A Londoner by birth who made frequent excursions to East Sussex and got to know the county pretty much inside-out, I know Fairwarp only as a picture-postcard village near Uckfield boasting an attractive, old but small parish church in which is housed, according to the National Pipe Organ Register, an eight-stop J W Walker organ of 1922 on which, I would imagine, any note of Bach sounds decidedly unenticing (although I may be doing it a major disservice). But despite the size of the village – the population is just under 400 – there is another organ there, and that is the instrument used for this recording. Situated in a private house and built by the French builder Bernard Aubertin in 2015, it has 30 speaking stops spread over three manuals and pedals, and certainly looks very attractive if the booklet photographs are anything to go by.

It is certainly an interesting choice for Farr to select as his instrument for this recording of four of Bach’s Chorale Partitas, if one which will not be to everyone’s taste. It is certainly, for all its size, a very intimate instrument, which turns the big, grandstanding conclusion of BWV768 into something of a suppressed squawk, and invokes a sound from the pedal 16 foot reed (a Buzène) for all the world like the growling of the family dog. But the logic of choosing this instrument is much more apparent in the earlier variations and in the other, less heavyweight, Partitas recorded here. There are enchanting flutes, caressing mutations and an overall sense of domesticity which transforms these into personal reflections on the chorales rather than clever examples of Bach’s technical prowess. The innocent duet between a Dulcimeau and Bourdon in the first variation of BWV766 is the perfect sound to convey a sense of the organist contemplating over the text, sharing his thoughts in the intimate surroundings of a family home with like-minded friends.
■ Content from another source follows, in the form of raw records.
### design/flow/run.sh
#!/bin/bash
# OpenROAD 26Q1-2900-gdf79404cd8, Yosys 0.63+post, stock flow scripts
make -C /OpenROAD-flow-scripts/flow DESIGN_CONFIG=/design/flow/config.mk WORK_HOME=/design/flow/orfs finish
### design/flow/config.mk
export PLATFORM = sky130hd
export DESIGN_NAME = seg7driver
export DESIGN_NICKNAME = seg7driver
export VERILOG_FILES = /design/flow/design.v
export SDC_FILE = /design/flow/constraint.sdc
export NUM_CORES = 4
export LEC_CHECK = 1
export CORE_UTILIZATION = 40
### design/flow/constraint.sdc
current_design seg7driver

set clk_period 7.1
set clk_io_pct 0.2

create_clock -name clk0 -period $clk_period [get_ports {nexysCLK}]

set non_clock_inputs [all_inputs -no_clocks]
set_input_delay [expr $clk_period * $clk_io_pct] -clock clk0 $non_clock_inputs
set_output_delay [expr $clk_period * $clk_io_pct] -clock clk0 [all_outputs]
While that may exclude those who like their Bach big, bold and Teutonic, it entices those with rather more open minds who are amenable to the clear and very individual ideas Farr has for this music.

There might be a sense that the organ has not quite bedded down, that it has yet to merge into its surroundings, but that comes not with any sharp edges or awkward voicing, but through the slightly boxy feel from the pedals which probably need to shake the room’s floorboards a little loose before they can properly make their full impact, but its endearing sense of intimacy is immediately established with the rather delicately-played opening chorale of BWV770. Registration details are fully mapped out in the booklet, but while Farr does all the tricks of the trade to bring variety – including playing things up or down an octave – there is an inescapable sense that, for all its generous registration, this is an organ in which variety of timbre is subtle rather than obvious, and the interest in these performance lies more with Farr’s approach to articulation, pacing and silences than in the sound of the organ itself.

This is not an instrument to which hordes of organ buffs will beat a path, but it serves its purpose well and suits Farr’s distinctively introverted approach well.